Task goal ▸ Are you able to retype all the records below exactly?

Data for review ▸
┌──
`src/rtl/mac_array_pkg.sv`:
```
// ------------------------------------------------
// array configuration for the MAC engine
// lane count and multiplier depth
// ------------------------------------------------

package mac_array_pkg;

    // lanes fed in rotation
    localparam int NUM_LANES  = 4;
    localparam int LANE_IDX_W = 2;

    // multiplier pipeline depth used by each lane, 1 to 4
    localparam int MUL_STAGES = 2;

endpackage

```
`src/rtl/mac_dispatch.sv`:
```
// ------------------------------------------------
// operation dispatcher
// hands each accepted operation to the next lane
// in strict rotation
// ------------------------------------------------
`timescale 1ns/1ps

module mac_dispatch (
    input  logic                                clk,
    input  logic                                rst_n,
    input  logic                                in_valid_i,
    output logic                                in_ready_o,
    input  logic [mac_array_pkg::NUM_LANES-1:0] lane_ready_i,
    output logic [mac_array_pkg::NUM_LANES-1:0] lane_valid_o
);

    logic [mac_array_pkg::LANE_IDX_W-1:0] ptr_q;
    logic                                 accept;

    // stall when the pointed lane is still busy
    assign in_ready_o = lane_ready_i[ptr_q];
    assign accept     = in_valid_i && in_ready_o;

    always_comb begin
        lane_valid_o        = '0;
        lane_valid_o[ptr_q] = in_valid_i;
    end

    always_ff @(posedge clk or negedge rst_n) begin
        if (!rst_n) begin
            ptr_q <= '0;
        end else if (accept) begin
            if (ptr_q == mac_array_pkg::LANE_IDX_W'(mac_array_pkg::NUM_LANES - 1)) begin
                ptr_q <= '0;
            end else begin
                ptr_q <= ptr_q + 1'b1;
            end
        end
    end

    // the lane that took the operation goes busy
    a_lane_taken: assert property (@(posedge clk) disable iff (!rst_n)
        accept |=> !lane_ready_i[$past(ptr_q)]);

endmodule

```
`config.mk`:
```
export PLATFORM = sky130hd
export DESIGN_NAME = mac_dispatch
export DESIGN_NICKNAME = d
export VERILOG_FILES = /design/src/rtl/mac_array_pkg.sv /design/src/rtl/mac_dispatch.sv
export SDC_FILE = /design/constraint.sdc
export NUM_CORES = 1
export LEC_CHECK = 0
export BUFFER_PORTS_ARGS = -buffer_cell sky130_fd_sc_hd__buf_4
export CORE_AREA = 10 10 47 49
export CTS_CLUSTER_DIAMETER = 40
export DETAILED_ROUTE_END_ITERATION = 8
export DIE_AREA = 0 0 57 59
export SETUP_SLACK_MARGIN = 0.02
export SYNTH_ARGS = -nofsm -noshare
export SYNTH_HDL_FRONTEND = slang
export SYNTH_SLANG_ARGS = --single-unit
```
`constraint.sdc`:
```
create_clock -name clk -period 1.5 [get_ports clk]
set_input_delay 0.075 -clock clk [delete_from_list [all_inputs] [get_ports clk]]
set_output_delay 0.075 -clock clk [all_outputs]
set_load 0.02 [all_outputs]
```
==> reports/metrics.csv <==
stage;metric;value;unit
detailed_routing;vias per cell;3.71;
floorplan;die area;3360;um2
cells_and_area;Largest regs;ptr_q x2;
global_routing;GRT Total Usage;3.72;%
detailed_routing;Antenna Violating Nets Remaining;0;
hold_path;HP Class;input pin to asynchronous set/reset pin;
cells_and_area;fill cell count;173;
critical_path;Worst Setup End Kind;primary output;
sta;Setup WS post-layout;167;ps
sta;slew margin rel.;82.8;%
critical_path;CP Cell Sequence;inv_1 -> ha_1 -> and2_2 -> buf_4;
detailed_routing;wire per inst;9.67;um
detailed_routing;DRT iter0 DRCs;5;
floorplan;die width;57;um
power;Static Leakage;0.191;nW
sta;Final Hold Fails;0;
critical_path;Reg2Reg Launch Point;ptr_q[0]$_DFFE_PN0P_;
critical_path;worst-path cell with the longest stage delay;dfrtp_2;
critical_path;Worst R2R Path Depth;2;
sta;Worst Skew;2.92;ps
critical_path;flop2flop setup slack;350;ps
sta;Max Transition Viols Final;0;
yosys;post-synth top area share;20.9;%
power;Pwr per Cell Area;1680;nW/um2
clock_network;H-tree Lvls;1;
cells_and_area;n_diodes;0;
critical_path;worst path bufs/invs;2;
sta;RSZ-0062 raised after global routing;no;
cells_and_area;number of flip-flops in the largest register;2;
sta;Final Critical Period;1330;ps
floorplan;Die Y;59;um
run_status;status;finished clean;
sta;Setup TNS;0;ps
global_routing;global route total overflow;0;
yosys;Synth Instances;25;
detailed_routing;drt pass-1 iters;2;
yosys;main area contributors after synthesis;dfrtp_1 (21%), ha_1 (21%), mux2i_1 (17%), and2_2 (13%), a211oi_2 (5.2%);
critical_path;CP Launch Type;register;
clock_network;Post-CTS Setup Inserts;0;
sta;crit share post-route;88.9;%
yosys;post-synthesis sequential area ratio;20.9;%
floorplan;core box area;1400;um2
cells_and_area;Most flops, register;ptr_q;
clock_network;CTS buffer count;3;
clock_network;CTS tree;done;
yosys;cell taking the most area after synthesis;dfrtp_1;
placement;Final HPWL DP;451;um
clock_network;CTS Buffer Depth;2;
yosys;post-synthesis net count;36;
cells_and_area;layout cells sized above 1;53.8;%
detailed_routing;DRT Wirelength;532;um
floorplan;Ports;12;
sta;fmax;0.750;GHz
placement;RePlAce Congestion;0.704;
clock_network;clk sinks;2;
clock_network;Clk pin slew, worst setup/hold paths;30;ps
global_routing;largest net degree at the start of global routing;10;
critical_path;Crit path max-delay family;flip-flops;
critical_path;worst-path fanout max;9;
yosys;Avg Inst Size Synth;9.56;um2
sta;final setup fails;0;
floorplan;starting density of the core;17.1;%
global_routing;initial antenna violation count;0;
placement;post-place setup slack;267;ps
cells_and_area;fin nets;52;
critical_path;CP Data Required Time;1420;ps
critical_path;critical path class;register to primary output;
placement;Port Buffers;11;
clock_network;root buffer cell;clkbuf_4;
global_routing;first-pass GRT wire length;979;um
job;total of max-cap violations;0;
critical_path;CP peak stage delay;450;ps
clock_network;clock latency on the worst-skew pair;220;ps
detailed_routing;via count;204;
global_routing;vias in the first global route;248;
floorplan;FP Rows;14;
yosys;Cell variety after synth;13;
cells_and_area;synth-to-layout area growth;52.9;%
yosys;flops & latches, synth;2;
yosys;Syn Std Cell Area;239;um2
yosys;Syn. warnings;0;
critical_path;r2r endpoint;ptr_q[0]$_DFFE_PN0P_;
critical_path;Worst EP arrival;1260;ps
power;maximum vdd drop;0.374;mV
detailed_routing;DRC Markers;0;
sta;Slew @ Worst Pin;255;ps
-- cells in the mapped netlist --
library cell and count:
o21ai_1 1, dfrtp_1 2, ha_1 4, nor2b_1 1, inv_1 3, a211oi_2 1
nand2_1 1, buf_6 1, and2_2 4, o21ai_0 1, a21oi_1 1, o41ai_1 1
mux2i_1 4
└──
Answer area ▸
`src/rtl/mac_array_pkg.sv`:
```
// ------------------------------------------------
// array configuration for the MAC engine
// lane count and multiplier depth
// ------------------------------------------------

package mac_array_pkg;

    // lanes fed in rotation
    localparam int NUM_LANES  = 4;
    localparam int LANE_IDX_W = 2;

    // multiplier pipeline depth used by each lane, 1 to 4
    localparam int MUL_STAGES = 2;

endpackage

```
`src/rtl/mac_dispatch.sv`:
```
// ------------------------------------------------
// operation dispatcher
// hands each accepted operation to the next lane
// in strict rotation
// ------------------------------------------------
`timescale 1ns/1ps

module mac_dispatch (
    input  logic                                clk,
    input  logic                                rst_n,
    input  logic                                in_valid_i,
    output logic                                in_ready_o,
    input  logic [mac_array_pkg::NUM_LANES-1:0] lane_ready_i,
    output logic [mac_array_pkg::NUM_LANES-1:0] lane_valid_o
);

    logic [mac_array_pkg::LANE_IDX_W-1:0] ptr_q;
    logic                                 accept;

    // stall when the pointed lane is still busy
    assign in_ready_o = lane_ready_i[ptr_q];
    assign accept     = in_valid_i && in_ready_o;

    always_comb begin
        lane_valid_o        = '0;
        lane_valid_o[ptr_q] = in_valid_i;
    end

    always_ff @(posedge clk or negedge rst_n) begin
        if (!rst_n) begin
            ptr_q <= '0;
        end else if (accept) begin
            if (ptr_q == mac_array_pkg::LANE_IDX_W'(mac_array_pkg::NUM_LANES - 1)) begin
                ptr_q <= '0;
            end else begin
                ptr_q <= ptr_q + 1'b1;
            end
        end
    end

    // the lane that took the operation goes busy
    a_lane_taken: assert property (@(posedge clk) disable iff (!rst_n)
        accept |=> !lane_ready_i[$past(ptr_q)]);

endmodule

```
`config.mk`:
```
export PLATFORM = sky130hd
export DESIGN_NAME = mac_dispatch
export DESIGN_NICKNAME = d
export VERILOG_FILES = /design/src/rtl/mac_array_pkg.sv /design/src/rtl/mac_dispatch.sv
export SDC_FILE = /design/constraint.sdc
export NUM_CORES = 1
export LEC_CHECK = 0
export BUFFER_PORTS_ARGS = -buffer_cell sky130_fd_sc_hd__buf_4
export CORE_AREA = 10 10 47 49
export CTS_CLUSTER_DIAMETER = 40
export DETAILED_ROUTE_END_ITERATION = 8
export DIE_AREA = 0 0 57 59
export SETUP_SLACK_MARGIN = 0.02
export SYNTH_ARGS = -nofsm -noshare
export SYNTH_HDL_FRONTEND = slang
export SYNTH_SLANG_ARGS = --single-unit
```
`constraint.sdc`:
```
create_clock -name clk -period 1.5 [get_ports clk]
set_input_delay 0.075 -clock clk [delete_from_list [all_inputs] [get_ports clk]]
set_output_delay 0.075 -clock clk [all_outputs]
set_load 0.02 [all_outputs]
```
==> reports/metrics.csv <==
stage;metric;value;unit
detailed_routing;vias per cell;3.71;
floorplan;die area;3360;um2
cells_and_area;Largest regs;ptr_q x2;
global_routing;GRT Total Usage;3.72;%
detailed_routing;Antenna Violating Nets Remaining;0;
hold_path;HP Class;input pin to asynchronous set/reset pin;
cells_and_area;fill cell count;173;
critical_path;Worst Setup End Kind;primary output;
sta;Setup WS post-layout;167;ps
sta;slew margin rel.;82.8;%
critical_path;CP Cell Sequence;inv_1 -> ha_1 -> and2_2 -> buf_4;
detailed_routing;wire per inst;9.67;um
detailed_routing;DRT iter0 DRCs;5;
floorplan;die width;57;um
power;Static Leakage;0.191;nW
sta;Final Hold Fails;0;
critical_path;Reg2Reg Launch Point;ptr_q[0]$_DFFE_PN0P_;
critical_path;worst-path cell with the longest stage delay;dfrtp_2;
critical_path;Worst R2R Path Depth;2;
sta;Worst Skew;2.92;ps
critical_path;flop2flop setup slack;350;ps
sta;Max Transition Viols Final;0;
yosys;post-synth top area share;20.9;%
power;Pwr per Cell Area;1680;nW/um2
clock_network;H-tree Lvls;1;
cells_and_area;n_diodes;0;
critical_path;worst path bufs/invs;2;
sta;RSZ-0062 raised after global routing;no;
cells_and_area;number of flip-flops in the largest register;2;
sta;Final Critical Period;1330;ps
floorplan;Die Y;59;um
run_status;status;finished clean;
sta;Setup TNS;0;ps
global_routing;global route total overflow;0;
yosys;Synth Instances;25;
detailed_routing;drt pass-1 iters;2;
yosys;main area contributors after synthesis;dfrtp_1 (21%), ha_1 (21%), mux2i_1 (17%), and2_2 (13%), a211oi_2 (5.2%);
critical_path;CP Launch Type;register;
clock_network;Post-CTS Setup Inserts;0;
sta;crit share post-route;88.9;%
yosys;post-synthesis sequential area ratio;20.9;%
floorplan;core box area;1400;um2
cells_and_area;Most flops, register;ptr_q;
clock_network;CTS buffer count;3;
clock_network;CTS tree;done;
yosys;cell taking the most area after synthesis;dfrtp_1;
placement;Final HPWL DP;451;um
clock_network;CTS Buffer Depth;2;
yosys;post-synthesis net count;36;
cells_and_area;layout cells sized above 1;53.8;%
detailed_routing;DRT Wirelength;532;um
floorplan;Ports;12;
sta;fmax;0.750;GHz
placement;RePlAce Congestion;0.704;
clock_network;clk sinks;2;
clock_network;Clk pin slew, worst setup/hold paths;30;ps
global_routing;largest net degree at the start of global routing;10;
critical_path;Crit path max-delay family;flip-flops;
critical_path;worst-path fanout max;9;
yosys;Avg Inst Size Synth;9.56;um2
sta;final setup fails;0;
floorplan;starting density of the core;17.1;%
global_routing;initial antenna violation count;0;
placement;post-place setup slack;267;ps
cells_and_area;fin nets;52;
critical_path;CP Data Required Time;1420;ps
critical_path;critical path class;register to primary output;
placement;Port Buffers;11;
clock_network;root buffer cell;clkbuf_4;
global_routing;first-pass GRT wire length;979;um
job;total of max-cap violations;0;
critical_path;CP peak stage delay;450;ps
clock_network;clock latency on the worst-skew pair;220;ps
detailed_routing;via count;204;
global_routing;vias in the first global route;248;
floorplan;FP Rows;14;
yosys;Cell variety after synth;13;
cells_and_area;synth-to-layout area growth;52.9;%
yosys;flops & latches, synth;2;
yosys;Syn Std Cell Area;239;um2
yosys;Syn. warnings;0;
critical_path;r2r endpoint;ptr_q[0]$_DFFE_PN0P_;
critical_path;Worst EP arrival;1260;ps
power;maximum vdd drop;0.374;mV
detailed_routing;DRC Markers;0;
sta;Slew @ Worst Pin;255;ps
-- cells in the mapped netlist --
library cell and count:
o21ai_1 1, dfrtp_1 2, ha_1 4, nor2b_1 1, inv_1 3, a211oi_2 1
nand2_1 1, buf_6 1, and2_2 4, o21ai_0 1, a21oi_1 1, o41ai_1 1
mux2i_1 4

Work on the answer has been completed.